Frster Resonance Energy Transfer FRET Microscopy

Förster Resonance Energy Transfer (FRET) microscopy is a powerful imaging technique used to study molecular interactions and protein dynamics in living cells.

Principle of FRET

FRET is a non-radiative energy transfer process that occurs between two closely spaced fluorophores. When the excitation wavelength of the donor fluorophore overlaps with the absorption spectrum of the acceptor fluorophore, the donor fluorophore transfers its energy to the acceptor, causing the acceptor fluorophore to emit fluorescence.
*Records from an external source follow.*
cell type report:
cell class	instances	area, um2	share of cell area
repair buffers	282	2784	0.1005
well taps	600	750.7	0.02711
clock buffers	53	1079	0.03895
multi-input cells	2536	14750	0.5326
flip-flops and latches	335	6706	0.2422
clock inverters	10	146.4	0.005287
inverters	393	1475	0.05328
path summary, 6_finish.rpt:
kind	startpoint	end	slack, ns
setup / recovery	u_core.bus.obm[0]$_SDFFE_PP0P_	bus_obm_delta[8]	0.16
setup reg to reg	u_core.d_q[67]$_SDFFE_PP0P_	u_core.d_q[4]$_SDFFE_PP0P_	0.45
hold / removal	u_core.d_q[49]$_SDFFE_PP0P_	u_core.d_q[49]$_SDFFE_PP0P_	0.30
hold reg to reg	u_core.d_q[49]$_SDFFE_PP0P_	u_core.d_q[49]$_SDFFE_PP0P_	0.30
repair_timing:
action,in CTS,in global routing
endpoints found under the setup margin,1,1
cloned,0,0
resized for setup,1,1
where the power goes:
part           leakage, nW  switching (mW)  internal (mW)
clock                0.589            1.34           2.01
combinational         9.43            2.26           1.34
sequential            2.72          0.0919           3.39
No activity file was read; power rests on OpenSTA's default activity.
## src/rtl/midi_pkg.sv

```systemverilog
// rtl/midi_pkg.sv - MIDI status types, controller numbers and decoder state encoding
package midi_pkg;

    localparam logic [3:0] NOTE_OFF = 4'h8;
    localparam logic [3:0] NOTE_ON  = 4'h9;
    localparam logic [3:0] POLY_AT  = 4'hA;
    localparam logic [3:0] CTRL     = 4'hB;
    localparam logic [3:0] PROG     = 4'hC;
    localparam logic [3:0] CH_AT    = 4'hD;
    localparam logic [3:0] PBEND    = 4'hE;

    localparam logic [6:0] CC_ALL_NOTES_OFF = 7'd123;

    localparam logic [1:0] IDLE    = 2'd0;
    localparam logic [1:0] WAIT_D1 = 2'd1;
    localparam logic [1:0] WAIT_D2 = 2'd2;

    // Program change and channel aftertouch carry one data byte; all other channel messages carry two.
    function automatic logic [1:0] msg_len(input logic [3:0] msg_type);
        return ((msg_type == PROG) || (msg_type == CH_AT)) ? 2'd1 : 2'd2;
    endfunction

endpackage

```

## src/rtl/midi_note_decoder_if.sv

```systemverilog
// rtl/midi_note_decoder_if.sv - byte input and note event outputs of the MIDI note decoder
interface midi_note_decoder_if;

    logic       byte_valid;
    logic [7:0] byte_data;
    logic [3:0] channel;
    logic       note_on;
    logic       note_off;
    logic [6:0] note;
    logic [6:0] velocity;
    logic       all_notes_off;
    logic       msg_error;

    modport master (
        output byte_valid, byte_data, channel,
        input  note_on, note_off, note, velocity, all_notes_off, msg_error
    );

    modport slave (
        input  byte_valid, byte_data, channel,
        output note_on, note_off, note, velocity, all_notes_off, msg_error
    );

endinterface

```

## src/rtl/midi_byte_classify.sv

```systemverilog
// rtl/midi_byte_classify.sv - combinational classification of a received MIDI byte
import midi_pkg::*;

module midi_byte_classify (
    input  logic [7:0] byte_data,
    output logic       is_realtime,
    output logic       is_syscommon,
    output logic       is_status,
    output logic       is_data,
    output logic [1:0] data_len
);

    assign is_realtime  = (byte_data[7:3] == 5'b11111);
    assign is_syscommon = (byte_data[7:3] == 5'b11110);
    assign is_status    = byte_data[7] && (byte_data[7:4] != 4'hF);
    assign is_data      = ~byte_data[7];
    assign data_len     = msg_len(byte_data[7:4]);

endmodule

```

## src/rtl/midi_note_decoder.sv

```systemverilog
// rtl/midi_note_decoder.sv - MIDI byte stream to note_on/note_off/all_notes_off strobes
import midi_pkg::*;

module midi_note_decoder #(
    parameter bit OMNI = 1'b0
) (
    input  logic                 clk,
    input  logic                 rst,
    midi_note_decoder_if.slave   bus
);

    logic       is_realtime;
    logic       is_syscommon;
    logic       is_status;
    logic       is_data;
    logic [1:0] data_len;

    logic [1:0] state;
    logic [3:0] msg_type;
    logic       two_byte;
    logic       match;
    logic       fresh;
    logic [6:0] d1;

    logic       note_on_q;
    logic       note_off_q;
    logic       all_notes_off_q;
    logic       msg_error_q;
    logic [6:0] note_q;
    logic [6:0] velocity_q;

    midi_byte_classify u_classify (
        .byte_data    (bus.byte_data),
        .is_realtime  (is_realtime),
        .is_syscommon (is_syscommon),
        .is_status    (is_status),
        .is_data      (is_data),
        .data_len     (data_len)
    );

    always_ff @(posedge clk) begin
        if (rst) begin
            state           <= IDLE;
            msg_type        <= 4'h0;
            two_byte        <= 1'b0;
            match           <= 1'b0;
            fresh           <= 1'b0;
            d1              <= 7'd0;
            note_on_q       <= 1'b0;
            note_off_q      <= 1'b0;
            all_notes_off_q <= 1'b0;
            msg_error_q     <= 1'b0;
            note_q          <= 7'd0;
            velocity_q      <= 7'd0;
        end else begin
            note_on_q       <= 1'b0;
            note_off_q      <= 1'b0;
            all_notes_off_q <= 1'b0;
            msg_error_q     <= 1'b0;
            if (bus.byte_valid) begin
                if (is_realtime) begin
                    // Real-time bytes may sit inside a message and must leave it intact.
                end else if (is_syscommon) begin
                    state <= IDLE;
                    fresh <= 1'b0;
                end else if (is_status) begin
                    // fresh marks WAIT_D1 entered from a status byte, as opposed to running status.
                    msg_error_q <= (state == WAIT_D2) || ((state == WAIT_D1) && fresh);
                    msg_type    <= bus.byte_data[7:4];
                    two_byte    <= (data_len == 2'd2);
                    match       <= OMNI || (bus.byte_data[3:0] == bus.channel);
                    state       <= WAIT_D1;
                    fresh       <= 1'b1;
                end else if (is_data) begin
                    case (state)
                        WAIT_D1: begin
                            d1 <= bus.byte_data[6:0];
                            if (two_byte) begin
                                state <= WAIT_D2;
                            end else begin
                                fresh <= 1'b0;
                            end
                        end
                        WAIT_D2: begin
                            state <= WAIT_D1;
                            fresh <= 1'b0;
                            if (match) begin
                                if (msg_type == NOTE_ON && bus.byte_data[6:0] != 7'd0) begin
                                    note_on_q  <= 1'b1;
                                    note_q     <= d1;
                                    velocity_q <= bus.byte_data[6:0];
                                end else if (msg_type == NOTE_ON || msg_type == NOTE_OFF) begin
                                    note_off_q <= 1'b1;
                                    note_q     <= d1;
                                    velocity_q <= bus.byte_data[6:0];
                                end else if (msg_type == CTRL && d1 == CC_ALL_NOTES_OFF) begin
                                    all_notes_off_q <= 1'b1;
                                end
                            end
                        end
                        default: begin
                        end
                    endcase
                end
            end
        end
    end

    assign bus.note_on       = note_on_q;
    assign bus.note_off      = note_off_q;
    assign bus.all_notes_off = all_notes_off_q;
    assign bus.msg_error     = msg_error_q;
    assign bus.note          = note_q;
    assign bus.velocity      = velocity_q;

endmodule

```

## src/flat_wrapper.sv

```systemverilog
// flat-port wrapper written by rule: the top's interface ports become plain ports
module midi_note_decoder_flat 
#(
    parameter bit OMNI = 1'b0
)
  (clk, rst, bus_byte_valid, bus_byte_data, bus_channel, bus_note_on, bus_note_off, bus_note, bus_velocity, bus_all_notes_off, bus_msg_error);
  midi_note_decoder_if bus_i ();
  input  logic clk;
  input  logic rst;
  input wire logic [$bits(bus_i.byte_valid)-1:0] bus_byte_valid;
  input wire logic [$bits(bus_i.byte_data)-1:0] bus_byte_data;
  input wire logic [$bits(bus_i.channel)-1:0] bus_channel;
  output wire logic [$bits(bus_i.note_on)-1:0] bus_note_on;
  output wire logic [$bits(bus_i.note_off)-1:0] bus_note_off;
  output wire logic [$bits(bus_i.note)-1:0] bus_note;
  output wire logic [$bits(bus_i.velocity)-1:0] bus_velocity;
  output wire logic [$bits(bus_i.all_notes_off)-1:0] bus_all_notes_off;
  output wire logic [$bits(bus_i.msg_error)-1:0] bus_msg_error;
  assign bus_i.byte_valid = bus_byte_valid;
  assign bus_i.byte_data = bus_byte_data;
  assign bus_i.channel = bus_channel;
  assign bus_note_on = bus_i.note_on;
  assign bus_note_off = bus_i.note_off;
  assign bus_note = bus_i.note;
  assign bus_velocity = bus_i.velocity;
  assign bus_all_notes_off = bus_i.all_notes_off;
  assign bus_msg_error = bus_i.msg_error;
  midi_note_decoder #(.OMNI(OMNI)) u_core (.clk(clk), .rst(rst), .bus(bus_i));
endmodule
```

## config.mk

```make
export PLATFORM = sky130hd
export DESIGN_NAME = midi_note_decoder_flat
export DESIGN_NICKNAME = d
export VERILOG_FILES = /design/src/rtl/midi_pkg.sv /design/src/rtl/midi_note_decoder_if.sv /design/src/rtl/midi_byte_classify.sv /design/src/rtl/midi_note_decoder.sv /design/src/flat_wrapper.sv
export SDC_FILE = /design/constraint.sdc
export NUM_CORES = 1
export LEC_CHECK = 0
export CORE_ASPECT_RATIO = 0.7
export CORE_UTILIZATION = 44
export DETAILED_ROUTE_END_ITERATION = 8
export PLACE_DENSITY = 0.75
export REMOVE_ABC_BUFFERS = 1
export SYNTH_ARGS = -nofsm -noshare
export SYNTH_HDL_FRONTEND = slang
export SYNTH_SLANG_ARGS = --single-unit
```

## constraint.sdc

```tcl
create_clock -name clk -period 1.7 [get_ports clk]
set_clock_uncertainty 0.15 [all_clocks]
set_input_delay 0.51 -clock clk [delete_from_list [all_inputs] [get_ports clk]]
set_output_delay 0.51 -clock clk [all_outputs]
set_load 0.1 [all_outputs]
```

# Word level (Yosys, flattened, before mapping)
# Index checks and enable logic that the tools add are counted.
# W data, S select, Z words.
[totals]
memories = 0
ram_bits = 0
mem_bits_ro = 0
in_bits = 15
latchBits = 0
output_inout_bits = 18
ff_bits = 34
wordCells = 72
[classes]
magnitude_cmp = 0
bitwise = 7
n_eq_ne = 16
div = 0
shifts = 0
addsub = 0
n_reduce_logical = 19
n_mul = 0
mux = 18
[op_table]
columns = ["op", "count"]
rows = [
  ["$mux W7", 4],
  ["$eq A4 B4 Y1 const B", 5],
  ["$eq A5 B5 Y1 const B", 2],
  ["$mux W2", 5],
  ["$reduce_and A5 Y1", 2],
  ["$reduce_or A10 Y1", 1],
  ["$reduce_or A9 Y1", 1],
  ["$reduce_and A8 Y1", 1],
  ["$reduce_or A8 Y1", 1],
  ["$eq A7 B7 Y1 const B", 1],
  ["$mux W1", 7],
  ["$not A1 Y1", 7],
  ["$reduce_bool A7 Y1", 1],
  ["$reduce_and A6 Y1", 1],
  ["$reduce_or A5 Y1", 1],
  ["$eq A2 B2 Y1 const B", 2],
  ["$eq A4 B4 Y1", 1],
  ["$logic_and A1 B1 Y1", 4],
  ["$ne A4 B1 Y1 const B", 1],
  ["$ne A4 B2 Y1 const B", 1],
  ["$ne A4 B4 Y1 const B", 1],
  ["$pmux W2 S2", 1],
  ["$reduce_and A4 Y1", 1],
  ["$reduce_bool A4 Y1", 1],
  ["5 further kinds", 7],
]

# Logic depth before layout (Yosys ltp)
[logic_depth]
word_depth = 5
mapped_depth = 7
ltp_nobuf = 6

# Cells and area by module
# From an unflattened synthesis, not the netlist that was laid out.
[hier_totals]
hier_cells = 148
area_unflattened_um2 = 1440.1
[modules_own_cells]
columns = ["mod", "seq_area_each_um2", "cells_each", "area_per_inst_um2", "n_inst"]
rows = [
  ["midi_note_decoder", 680.7, 139, 1398.8, 1],
  ["midi_byte_classify", 0.0, 9, 41.3, 1],
]

# Worst setup path after synthesis
# No wires, ideal clock.
[synth_path]
kind = "reg2reg"
from = "register u_core.state[0]"
to = "register u_core.note_q[0] (netlist: u_core.bus.note[0])"
setup_time_ns = 0.128
path_slack_ns = -0.032
arrival_ns = 1.455
required_time_ns = 1.422
path_stages_with_launch = 8
n_path_buf = 1
period_less_slack_ns = 1.732
cell_sequence = "dfxtp_1 inv_1 ha_1 nand4b_4 nor4_4 buf_6 mux2i_1 nor2_1"
[synth_via]
elab_chain_cells = 2
[synth_rtl]
columns = ["element", "line", "text"]
rows = [
  ["start, declared", "midi_note_decoder.sv:18", "logic [1:0] state;"],
  ["start signal, assigned", "midi_note_decoder.sv:43", "state <= IDLE;"],
  ["start signal, assigned", "midi_note_decoder.sv:64", "state <= IDLE;"],
  ["start signal, assigned", "midi_note_decoder.sv:72", "state <= WAIT_D1;"],
  ["$eq A2 B2 Y1", "midi_note_decoder.sv:75", "case (state)"],
  ["$reduce_and A8 Y1 (no line)", "-", ""],
  ["end signal, assigned", "midi_note_decoder.sv:53", "note_q <= 7'd0;"],
  ["end signal, assigned", "midi_note_decoder.sv:90", "note_q <= d1;"],
  ["end signal, assigned", "midi_note_decoder.sv:94", "note_q <= d1;"],
  ["end, declared", "midi_note_decoder.sv:29", "logic [6:0] note_q;"],
]
# No other way between the ends.
# A chain may end at the register's enable or synchronous reset.

# Worst setup path after layout
[layout_path]
from = "input port bus_byte_data[0]"
to = "register u_core.note_off_q (netlist: u_core.bus.note_off)"
[layout_via]
elab_chain_cells = 3
[layout_rtl]
columns = ["element", "line", "text"]
rows = [
  ["start, declared", "flat_wrapper.sv:11", "input wire logic [$bits(bus_i.byte_data)-1:0] bus_byte_data;"],
  ["$reduce_bool A7 Y1", "midi_note_decoder.sv:88", "if (msg_type == NOTE_ON && bus.byte_data[6:0] != 7'd0) begin"],
  ["$logic_and A1 B1 Y1", "midi_note_decoder.sv:88", ""],
  ["$reduce_or A9 Y1 (no line)", "-", ""],
  ["end signal, assigned", "midi_note_decoder.sv:50", "note_off_q <= 1'b0;"],
  ["end signal, assigned", "midi_note_decoder.sv:57", "note_off_q <= 1'b0;"],
  ["end signal, assigned", "midi_note_decoder.sv:93", "note_off_q <= 1'b1;"],
  ["end, declared", "midi_note_decoder.sv:26", "logic note_off_q;"],
]
# No other way between the ends.

==> results_tabular.tex <==
\begin{tabular}{lr}
\hline
Metric & Value \\
\hline
\multicolumn{2}{l}{\textbf{Outcome}} \\
\quad Result of the run & complete, no violations \\
\multicolumn{2}{l}{\textbf{Clocking}} \\
\quad TritonCTS clock tree & done \\
\quad Total clock buffers created by CTS & 5 \\
\quad Clock latency reported for the late side of the worst-skew pair & 0.29 ns \\
\quad CTS Hold Buffers Added & 0 \\
\quad Total number of clock tree sinks & 34 \\
\quad Buffer depth of the longest clock path & 2 \\
\quad H-tree depth reported by CTS & 2 \\
\quad Clock-pin slew on the worst setup and hold paths & 0.06 ns \\
\quad Clock tree root buffer cell & sky130\_fd\_sc\_hd\_\_clkbuf\_8 \\
\multicolumn{2}{l}{\textbf{STA}} \\
\quad Min Tclk post-route & roughly 1.6 ns \\
\quad Number of hold-slack violations in the final timing report & 0 \\
\quad Final count of pins violating max slew & 0 \\
\quad Minimum setup slack in the final design & between 0.05 and 0.06 ns \\
\quad Fmax achieved & approximately 610 MHz \\
\quad Final setup vio count & 0 \\
\quad Final period utilization & 0.968 \\
\quad Worst-margin pin slew & 0.310 ns \\
\quad Worst slack on hold paths & approximately 0.34 ns \\
\quad Worst max-slew margin expressed relative to the limit & 0.793 \\
\multicolumn{2}{l}{\textbf{Drt}} \\
\quad WL final & approximately 3.9 mm \\
\quad Detailed-route DRC error count & 0 \\
\quad Detail-routed net length per standard cell & around 17 um \\
\quad Drt first pass iters & 5 \\
\quad Via count & between 1,000 and 1,500 \\
\quad Antenna violation net count after detailed routing & 0 \\
\quad Violation count after the first detailed-route iteration & between 60 and 70 \\
\quad Via-per-instance ratio & 5.48 \\
\multicolumn{2}{l}{\textbf{Power}} \\
\quad Share of total power in sequential cells & 0.519 \\
\quad PwrDens & around 690 nW/um\^{}2 \\
\quad Leakage power summed over all cells & approximately 0.93 nW \\
\quad Fraction of power consumed by combinational cells & 0.132 \\
\quad Net load switching power & a little under 0.4 mW \\
\quad IR Drop Worst-Case VDD & 0.000558 V \\
\quad Internal power & about 1.2 mW \\
\quad Clock network fraction of design power & 0.349 \\
\quad Switching fraction of total power & 0.247 \\
\multicolumn{2}{l}{\textbf{Logic synthesis}} \\
\quad Yosys reg bits & 34 \\
\quad Fraction of synthesized cell area taken by the top area cell type & 0.484 \\
\quad Top post-synthesis cells by area & sky130\_fd\_sc\_hd\_\_dfxtp\_1 (48\%), sky130\_fd\_sc\_hd\_\_mux2i\_1 (16\%), sky130\_fd\_sc\_hd\_\_nor2\_1 (6.1\%) \\
\quad Number of different library cells in the post-synthesis netlist & 30 \\
\quad Sequential-to-total area share from yosys stat & 0.484 \\
\quad EDFF count, synth & 0 \\
\quad Synthesized cell area & 1410 um\^{}2 \\
\quad Synth Warn \# & 0 \\
\quad Largest area contributor in the synthesized netlist & sky130\_fd\_sc\_hd\_\_dfxtp\_1 \\
\quad Mapped Avg Cell Area & 10.0 um\^{}2 \\
\quad Synth Instances & 140 \\
\quad Proportion of register bits with asynchronous set or reset after synthesis & 0 \\
\quad Prevailing post-synth register cell & sky130\_fd\_sc\_hd\_\_dfxtp\_1 \\
\multicolumn{2}{l}{\textbf{Critical path}} \\
\quad Required time of the worst setup path & about 1.7 ns \\
\quad Critical path capture point type & flip-flop \\
\quad CP startpoint kind & input pin \\
\quad Category of the most critical setup path & input pin to flip-flop \\
\quad Worst-path fanout max & 4 \\
\quad Arrival time worst endpoint & 1.69 ns \\
\multicolumn{2}{l}{\textbf{GRT}} \\
\quad Number of global-route vias before repair & approximately 1,300 \\
\quad Combined global-route utilization of all metal layers & 0.252 \\
\quad Remaining global-route overflow & 0 \\
\quad Antenna violations before repair & 0 \\
\quad Global-route wire length before repair & 6.47 mm \\
\quad Pin count of the biggest net entering global routing & 19 \\
\multicolumn{2}{l}{\textbf{Cells and area}} \\
\quad Final core utilization & 0.792 \\
\quad Area growth, synth to finish & 64.7\% \\
\quad Share of layout cells above drive strength 1 & 0.343 \\
\quad Finished Cell Area & 2320 um\^{}2 \\
\quad Non-filler cells in the finished layout & 234 \\
\quad Highest-count cells in the layout ignoring fill and taps & sky130\_fd\_sc\_hd\_\_dfxtp\_1 (32), sky130\_fd\_sc\_hd\_\_nor2\_1 (23), sky130\_fd\_sc\_hd\_\_mux2i\_1 (22), sky130\_fd\_sc\_hd\_\_buf\_12 (22), sky130\_fd\_sc\_hd\_\_buf\_4 (19) \\
\quad Number of nets in the layout & 215 \\
\quad Number of diodes & 0 \\
\quad Sequential cell area in the final layout & a little under 700 um\^{}2 \\
\quad Commonest non-fill, non-tap cell in the layout & sky130\_fd\_sc\_hd\_\_dfxtp\_1 \\
\quad Area taken by multi-input logic gates & between 700 and 800 um\^{}2 \\
\quad Final-layout fill cell count & 178 \\
\multicolumn{2}{l}{\textbf{Floorplan}} \\
\quad Die Ht & slightly below 50 um \\
\quad Number of rows created at floorplan & 16 \\
\quad Die Area & 3430 um\^{}2 \\
\quad Count of boundary I/O pins & 33 \\
\quad Initial Util & 0.481 \\
\quad Die extent in x & about 70 um \\
\quad Core box area & about 3000 um\^{}2 \\
\multicolumn{2}{l}{\textbf{Run}} \\
\quad Number of max-cap violations & 0 \\
\multicolumn{2}{l}{\textbf{Placed design}} \\
\quad Routability Congestion & around 0.77 \\
\quad Post-placement setup slack & -0.662 ns \\
\quad Post-DP Area & around 2100 um\^{}2 \\
\quad Count of buffers inserted at the top-level ports & 32 \\
\quad HPWL after detailed placement & 2.47 mm \\
\quad Post-placement cell count & 220 \\
\multicolumn{2}{l}{\textbf{Worst hold path}} \\
\quad Type of the most critical hold path & flip-flop to flip-flop \\
\hline
\end{tabular}
==> critical path, stage by stage <==
cell	delay, ns
sky130_fd_sc_hd__clkdlybuf4s50_1	0.53
sky130_fd_sc_hd__o41ai_4	0.37
sky130_fd_sc_hd__nor4b_4	0.27
==> registers in the layout, summed over array words and instances, names as in the netlist <==
register,flops
u_core.msg_type,4
u_core.state,2
u_core.bus.velocity,7
u_core.match,1
u_core.bus.msg_error,1
u_core.bus.note_on,1
u_core.fresh,1
u_core.bus.note_off,1
u_core.two_byte,1
u_core.d1,7
u_core.bus.note,7
u_core.bus.all_notes_off,1
==> power by group through the flow <==
| stage | logic [mW] | clock network [mW] | registers, mW |
|---|---|---|---|
| after floorplan | 0.0617 | 0 | 0.843 |
| after global placement | 0.176 | 0 | 0.843 |
| after detailed placement | 0.181 | 0 | 0.844 |
| after CTS | 0.197 | 0.565 | 0.829 |
| after global routing | 0.229 | 0.600 | 0.832 |
| final | 0.211 | 0.558 | 0.831 |
==> worst paths after layout <==
check	startpoint	to	slack, ns	cells after the start
setup / recovery	bus_byte_data[0]	u_core.bus.note_off$_SDFF_PP0_	0.05	3
hold / removal	u_core.fresh$_SDFFE_PP0P_	u_core.fresh$_SDFFE_PP0P_	0.34	2
setup reg to reg	u_core.state[0]$_SDFFE_PP0P_	u_core.bus.velocity[5]$_SDFFE_PP0P_	0.07	8
hold reg to reg	u_core.fresh$_SDFFE_PP0P_	u_core.fresh$_SDFFE_PP0P_	0.34	2
==> per-stage QoR <==
stage               setup TNS, ns  power, mW
floorplan                   -3.69      0.905
CTS                        -0.142       1.59
detailed placement         -13.45       1.03
finish                          0       1.60
global placement           -12.64       1.02
global route               -0.114       1.66
==> synth_stat cells (3+ instances only) <==
master / instances
sky130_fd_sc_hd__dfxtp_1: 34
sky130_fd_sc_hd__nor2_1: 23
sky130_fd_sc_hd__mux2i_1: 22
sky130_fd_sc_hd__nand2_1: 11
sky130_fd_sc_hd__a21oi_1: 8
sky130_fd_sc_hd__inv_1: 4
sky130_fd_sc_hd__nand3_1: 4
sky130_fd_sc_hd__xor2_1: 4
sky130_fd_sc_hd__clkbuf_1: 3
sky130_fd_sc_hd__nor4_1: 3
==> repair_timing <==
action	4_1_cts	5_1_grt
setup buffers	5	1
setup endpoints to repair	27	20
cloned	1	0
pin swaps	7	3
gates resized for setup	34	5
==> layer usage <==
| metal | GRT usage | share of wire |
|---|---|---|
| met1 | 0.306 | 0.44 |
| met2 | 0.417 | 0.48 |
| met3 | 0.0806 | 0.055 |
| met4 | 0.0918 | 0.026 |
| met5 | 0 | 0 |
==> kinds of logic (layout without fill, tap and decap cells) <==
logic type / count (synthesis) / in the layout / synth area share
buffers and inverters: 10 / 68 / 0.0329
flip-flops: 34 / 34 / 0.484
AND/OR/NAND/NOR: 55 / 55 / 0.218
XOR/XNOR: 4 / 4 / 0.0249
adder cells (fa/ha/maj): 2 / 2 / 0.0178
AO/OA/AOI/OAI: 13 / 13 / 0.0658
multiplexers: 22 / 22 / 0.157
==> final cells by class <==
| type | count | share of cell area |
|---|---|---|
| multi-input combinational | 96 | 0.323 |
| timing repair buffer | 57 | 0.323 |
| clock buffer | 7 | 0.0330 |
| tap | 36 | 0.0194 |
| inverter | 4 | 0.00648 |
| sequential | 34 | 0.295 |
Power figures use the tool's default switching activity.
Applications of FRET Microscopy

• Study of protein-protein interactions
• Investigation of protein conformational changes
• Monitoring of cellular signaling pathways
• Detection of protein localization and trafficking

Methods of FRET Microscopy

• Steady-state FRET: Measures the ratio of donor to acceptor fluorescence emission intensities under continuous illumination.
• Time-resolved FRET: Measures the decay time of donor fluorescence after pulsed excitation to determine the efficiency of FRET.
• Fluorescence lifetime imaging microscopy (FLIM): Creates images based on the fluorescence lifetime of the donor fluorophore, providing spatial information about FRET.

Advantages of FRET Microscopy

• Allows for real-time imaging of molecular interactions in live cells.
• Provides quantitative information about the distance and orientation of fluorophores.
• Can be combined with other imaging techniques for comprehensive cellular analysis.